Subsequently, the subjects stood on the 2-m walkway before starting the experiment. The feet were placed on marks drawn to control the foot position during gait. The heels were separated mid-laterally by 6 cm; measured with a tape measure. The subject focused on a mark at eye level on the wall at a distance of 3 m and stepped forward when he/she heard a command from the researcher. The time of the command was self-selected without prior announcement. Before the recording, to help gain familiarity, the subjects were asked to perform a step. Ten trials were performed, starting with the right lower limb, where the FS was fixed. The protocol was performed twice, on alternate days, with 1 week between them. The mean value between these measurements was used for further analysis.

Signal processing

The data acquired by the equipment were synchronized for comparison. The synchronization and offline analysis were done using the MATLAB program (MathWorks, Natick, MA, USA) from the subject’s initial jump. The FS set the moment of heel off. Subsequently, the trials within each series were calculated for each individual. The COM accelerations in the mid-lateral direction were analyzed, extracted from the recordings of the measuring instruments. The raw data coordinates in the lateral mid-axis were generated from video analysis, smartphone and MetaMotionC. A 30-Hz second-order low pass Butterworth was used. The step parameters were calculated and exported (Fig. 3):

Mid-lateral acceleration curve and measurement variables.

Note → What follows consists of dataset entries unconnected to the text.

v47:
// testSlave
module testSlave(input clk, input reset,
    input  S_AXI_RREADY,
    output S_AXI_RVALID,
    output[5:0] S_AXI_RID,
    output[31:0] S_AXI_RDATA,
    output[1:0] S_AXI_RRESP,
    output S_AXI_RLAST,
    output S_AXI_ARREADY,
    input  S_AXI_ARVALID,
    input [5:0] S_AXI_ARID,
    input [5:0] S_AXI_ARADDR,
    input [7:0] S_AXI_ARLEN,
    input [2:0] S_AXI_ARSIZE,
    input [1:0] S_AXI_ARBURST,
    output S_AXI_WREADY,
    input  S_AXI_WVALID,
    input [31:0] S_AXI_WDATA,
    input [3:0] S_AXI_WSTRB,
    input  S_AXI_WLAST,
    output S_AXI_AWREADY,
    input  S_AXI_AWVALID,
    input [5:0] S_AXI_AWID,
    input [5:0] S_AXI_AWADDR,
    input [7:0] S_AXI_AWLEN,
    input [2:0] S_AXI_AWSIZE,
    input [1:0] S_AXI_AWBURST,
    input  S_AXI_BREADY,
    output S_AXI_BVALID,
    output[5:0] S_AXI_BID,
    output[1:0] S_AXI_BRESP
);
Size: roughly 2500 cells after synthesis, about 150 I/O pins.
make LEC_CHECK=0 ABC_AREA=1 CAP_MARGIN=0 CORE_MARGIN=2 CORE_UTILIZATION=72 CTS_CLUSTER_DIAMETER=275 CTS_CLUSTER_SIZE=10 HOLD_SLACK_MARGIN=0.24 PLACE_DENSITY_LB_ADDON=0.09 SLEW_MARGIN=20 finish   # period 1.85 ns
run.sh (not shown) runs the stock make flow with config.mk's settings and CLKGATE_MAP_FILE=.
v47 never completed; the flow aborted with a tool error in clock tree synthesis (4_1_cts).
What v13 does differently from v47 at the input level:
--- a/flow/config.mk
+++ b/flow/config.mk
@@ -8,2 +8 @@
-export ABC_AREA = 1
-export CAP_MARGIN = 0
+export CAP_MARGIN = 20
@@ -11,5 +10,2 @@
-export CORE_UTILIZATION = 72
-export CTS_CLUSTER_DIAMETER = 275
-export CTS_CLUSTER_SIZE = 10
-export HOLD_SLACK_MARGIN = 0.24
-export PLACE_DENSITY_LB_ADDON = 0.09
+export CORE_UTILIZATION = 65
+export PLACE_DENSITY = 0.6
==> flow/constraint.sdc <==
create_clock -name core_clock -period 1.67 [get_ports {clk}]
set_input_delay 0.3340 -clock core_clock [delete_from_list [all_inputs] [get_ports {clk}]]
set_output_delay 0.3340 -clock core_clock [all_outputs]
set_load 0.01 [all_outputs]
==> results <==
Diff v47 -> v13: placement-stage worst setup slack shrank by 190 ps; area after synthesis grew by about 0.55%; overall chip area grew by 11%; area fraction in full adders, half adders and majority gates held steady.
From the logs: v13 reached the end of the flow and failed the layout checks with setup timing.
The inputs of v59 differ from those of v13 as listed below.
--- a/flow/config.mk
+++ b/flow/config.mk
@@ -10 +10,2 @@
-export CORE_UTILIZATION = 65
+export CORE_UTILIZATION = 72
+export CTS_CLUSTER_DIAMETER = 394
==> flow/constraint.sdc <==
create_clock -name core_clock -period 2.05 [get_ports {clk}]
set_input_delay 0.4100 -clock core_clock [delete_from_list [all_inputs] [get_ports {clk}]]
set_output_delay 0.4100 -clock core_clock [all_outputs]
set_load 0.01 [all_outputs]
Findings:
[v59] flow finished | final checks: failed | reasons: setup timing. When the final numbers for v13 and v59 were put side by side, the chip width turned out to be greater in v13. Global-route wire length before repair sits higher in v59 than in v13. Going from v13 to v59, combinational cell area excluding buffers and inverters moved up, worst setup slack after layout fell 120 ps, maximum frequency moved down. Looking at pre-CTS setup slack, v59 sits 340 ps higher than v13 does. When v59 is set beside v13, its final critical delay including setup and external delays turns out to be 500 ps larger. Changes observed in v59 relative to v13: transition at the pin with the smallest max-transition slack now sits higher, power of the clock network -about 10%, half-perimeter wire length of the detailed placement result now sits lower.
For v25, these inputs were changed with respect to v59:
--- a/flow/config.mk
+++ b/flow/config.mk
@@ -7,0 +8 @@
+export ABC_AREA = 1
@@ -11,2 +12,2 @@
-export CTS_CLUSTER_DIAMETER = 394
-export PLACE_DENSITY = 0.6
+export CTS_CLUSTER_DIAMETER = 275
+export PLACE_DENSITY_LB_ADDON = 0.09
==> flow/constraint.sdc <==
create_clock -name core_clock -period 1.85 [get_ports {clk}]
set_input_delay 0.3700 -clock core_clock [delete_from_list [all_inputs] [get_ports {clk}]]
set_output_delay 0.3700 -clock core_clock [all_outputs]
set_load 0.01 [all_outputs]
### Flow results
- Looking at v59 and v25, the die boundary width is a wash.
- Looking at floorplan utilization, v25 sits 1.0 points above v59.
- From v59 to v25 the numbers moved as follows: chip height closely matched the old numbers, half-perimeter wire length of the detailed placement result went up.
- v25 never completed; the flow aborted with a tool error in global routing (5_1_grt).
- Lower routability congestion estimate among v59 and v25: v59
- The xor and xnor fraction of the mapped netlist area was comparable across v59 and v25.
- On v25: core area is 690 um2 lower than what v59 gave.
- Synthesized cell count (v25 over v59): increase, 24%
- Diff v59 -> v25 | mean cell area of the mapped netlist | decrease of 2.6 um2
- Delta (v25 minus v59): summed standard-cell area reported by yosys now smaller; area of placed instances comparable.
## ICMS
module ICMS(
    input CLK,
    input RST,
    input radar_echo,
    input scan_for_target,
    input [31:0] jet_speed,
    input [31:0] max_safe_distance,
    input [5:0] wind,
    input thunderstorm,
    input [1:0] visibility,
    input signed [7:0] temperature,
    output radar_pulse_trigger,
    output [31:0] distance_to_target,
    output safe_to_engage,
    output threat_detected,
    output emergency_landing_alert,
    output [1:0] ECSU_state,  
    output [1:0] ARTAU_state
);
   wire severe_weather;
   ARTAU artau_inst (
       .radar_echo(radar_echo),
       .scan_for_target(scan_for_target),
       .jet_speed(jet_speed),
       .max_safe_distance(max_safe_distance),
       .RST(RST),
       .CLK(CLK),
       .radar_pulse_trigger(radar_pulse_trigger),
       .distance_to_target(distance_to_target),
       .threat_detected(threat_detected),
       .ARTAU_state(ARTAU_state)
   );
   ECSU ecsu_inst (
       .CLK(CLK),
       .RST(RST),
       .thunderstorm(thunderstorm),
       .wind(wind),
       .visibility(visibility),
       .temperature(temperature),
       .severe_weather(severe_weather),
       .emergency_landing_alert(emergency_landing_alert),
       .ECSU_state(ECSU_state)
   );
   assign safe_to_engage = (threat_detected) && (!severe_weather);
endmodule
For scale: ~3100 cells after synthesis, about 110 flip-flops, about 130 I/O pins, ~25000 um^2 of cells after synthesis.
make LEC_CHECK=0 CAP_MARGIN=15 CELL_PAD_IN_SITES_DETAIL_PLACEMENT=1 CORE_MARGIN=2 CORE_UTILIZATION=63 HOLD_SLACK_MARGIN=0.23 MIN_ROUTING_LAYER=met2 PLACE_DENSITY_LB_ADDON=0.04 SLEW_MARGIN=20 finish   # period 18.0 ns
run.sh (not shown) runs the stock make flow with config.mk's settings and CLKGATE_MAP_FILE=.
The starting point stopped in detailed placement (3_5_place_dp).
Edit:
Settings changed: CAP_MARGIN 15 to 20, CELL_PAD_IN_SITES_DETAIL_PLACEMENT 1 to not set, CORE_UTILIZATION 63 to 71, CTS_CLUSTER_SIZE set to 33, HOLD_SLACK_MARGIN 0.23 to not set, MIN_ROUTING_LAYER met2 to not set, PLACE_DENSITY_LB_ADDON 0.04 to not set.
Clock period 18.0 ns to 25.8 ns, I/O delays scaled along.
With this change the flow finished with setup timing left.
Synthesized cell count does not change.
Die area decreases by 11%.
Synthesized area does not change.


Starting RTL as in the previous note.
clock: 30.0 ns
lec_check: 0
abc_area: 0
cap_margin: 20
cell_pad_in_sites_global_placement: 1
core_aspect_ratio: 0.5
core_margin: 2
core_utilization: 63
cts_cluster_diameter: 358
cts_cluster_size: 99
gpl_routability_driven: 0
setup_slack_margin: -2.0
slew_margin: 20
tns_end_percent: 10
The starting point finished but failed the layout checks on negative setup slack.
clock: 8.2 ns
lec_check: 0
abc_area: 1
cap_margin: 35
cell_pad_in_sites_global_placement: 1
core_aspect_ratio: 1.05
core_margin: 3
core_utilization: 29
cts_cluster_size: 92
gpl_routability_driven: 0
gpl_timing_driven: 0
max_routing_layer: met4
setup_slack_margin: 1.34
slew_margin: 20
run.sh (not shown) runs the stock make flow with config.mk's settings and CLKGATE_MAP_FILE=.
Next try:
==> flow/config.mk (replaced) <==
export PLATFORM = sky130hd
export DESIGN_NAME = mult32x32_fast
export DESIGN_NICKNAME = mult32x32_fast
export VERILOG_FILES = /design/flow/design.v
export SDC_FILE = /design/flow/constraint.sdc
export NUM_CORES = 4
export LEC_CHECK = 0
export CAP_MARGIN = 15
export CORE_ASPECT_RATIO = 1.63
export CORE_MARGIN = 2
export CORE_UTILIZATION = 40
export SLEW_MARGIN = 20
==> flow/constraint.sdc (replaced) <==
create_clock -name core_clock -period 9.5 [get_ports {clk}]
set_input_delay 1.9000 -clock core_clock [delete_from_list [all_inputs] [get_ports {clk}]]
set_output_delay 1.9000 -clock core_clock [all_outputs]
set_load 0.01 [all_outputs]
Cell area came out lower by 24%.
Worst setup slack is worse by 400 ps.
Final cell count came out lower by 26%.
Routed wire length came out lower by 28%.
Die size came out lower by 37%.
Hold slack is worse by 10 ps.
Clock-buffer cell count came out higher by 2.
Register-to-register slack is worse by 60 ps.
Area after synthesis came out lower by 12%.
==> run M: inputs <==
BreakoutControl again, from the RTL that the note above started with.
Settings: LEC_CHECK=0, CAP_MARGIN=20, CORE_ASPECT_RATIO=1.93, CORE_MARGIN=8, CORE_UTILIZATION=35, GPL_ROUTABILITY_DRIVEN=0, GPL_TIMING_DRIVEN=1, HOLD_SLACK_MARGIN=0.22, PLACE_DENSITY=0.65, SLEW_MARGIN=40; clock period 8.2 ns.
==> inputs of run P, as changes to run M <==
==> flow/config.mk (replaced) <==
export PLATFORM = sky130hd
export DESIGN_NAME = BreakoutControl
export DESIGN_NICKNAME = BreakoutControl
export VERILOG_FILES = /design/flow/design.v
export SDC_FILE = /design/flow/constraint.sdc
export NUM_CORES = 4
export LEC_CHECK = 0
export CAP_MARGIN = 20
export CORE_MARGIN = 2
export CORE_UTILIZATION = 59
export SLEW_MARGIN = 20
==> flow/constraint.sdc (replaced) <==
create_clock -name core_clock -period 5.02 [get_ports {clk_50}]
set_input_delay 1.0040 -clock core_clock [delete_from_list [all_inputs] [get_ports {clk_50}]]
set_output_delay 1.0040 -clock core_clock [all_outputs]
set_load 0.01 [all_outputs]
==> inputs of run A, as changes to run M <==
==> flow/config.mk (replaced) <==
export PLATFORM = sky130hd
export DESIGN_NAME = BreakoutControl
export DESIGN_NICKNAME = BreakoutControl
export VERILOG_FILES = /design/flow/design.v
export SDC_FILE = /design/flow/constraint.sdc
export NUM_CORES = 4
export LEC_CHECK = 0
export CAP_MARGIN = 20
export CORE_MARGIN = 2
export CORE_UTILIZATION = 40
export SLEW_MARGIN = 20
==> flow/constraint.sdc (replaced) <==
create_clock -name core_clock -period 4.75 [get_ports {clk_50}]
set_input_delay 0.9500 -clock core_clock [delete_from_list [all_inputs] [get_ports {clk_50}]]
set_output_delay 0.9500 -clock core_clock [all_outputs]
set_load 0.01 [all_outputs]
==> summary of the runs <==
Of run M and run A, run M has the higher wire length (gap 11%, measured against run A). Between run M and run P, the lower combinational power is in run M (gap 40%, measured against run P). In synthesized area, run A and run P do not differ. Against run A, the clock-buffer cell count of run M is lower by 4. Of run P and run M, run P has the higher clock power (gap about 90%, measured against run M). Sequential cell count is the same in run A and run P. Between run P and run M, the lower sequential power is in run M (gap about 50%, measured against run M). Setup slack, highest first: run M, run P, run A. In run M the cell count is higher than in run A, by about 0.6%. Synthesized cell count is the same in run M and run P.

Figure 3: Mid-lateral acceleration curve and measurement variables.

The dotted line represents the moment when the heel leaves the ground.

  • (1) APAonset: is the APA latency, the moment when the first mid-lateral deviation occurs in acceleration data that exceeds two standard deviations above the baseline.

  • (2) APAamp: comprises the maximum mid-lateral acceleration of the COM before the exit of the heel.

  • (3) PEAKtime: the time it takes to reach maximum acceleration amplitude.

Statistical analysis

Statistical analysis was conducted with GraphPad PRISM 9 software. A pilot study performed in the first six subjects was performed and the mean and standard deviation for the APAonset (s) was calculates. The mean difference between sessions was achieved as 0.085 ± 0.099 s. The sample size was calculated using 80% statistical power and 95% confidence interval. A minimum required sample size of 13 individuals was calculated. The Shapiro–Wilk test was conducted to analyze the normality of the variables. The data were described in a table in terms of mean and standard deviation, for each parameter. To compare the absolute values measured with MetaMotionC, smartphone and Kinematic, a repeated measures ANOVA, followed by tukey post-hoc test, was used to evaluate the effect of the factor device on APA measurements. Agreement between the measurements done using MetaMotionC and smartphones against measurements done by kinematics was further analyzed by Bland–Altman plots which the horizontal central line (mean) indicates the bias and the outer lines (±1.96 × standard deviation) indicate the limits of agreements (LoA). The 95% confidence interval (CI) on bias was calculated, and bias was considered significant if bias equal to zero was out of in the CI (Jensen et al., 2008).

Finally, a linear person’s correlation was performed between the devices (MetaMotionC or smartphone) and Kinematic. Pearson’s correlation coefficients (r) were interpreted with magnitude thresholds of 0–0.1: trivial; 0.1–0.3: small; 0.3–0.5: moderate; 0.5–0.7: large; 0.7–0.9: very large and 0.9–.0: near perfect.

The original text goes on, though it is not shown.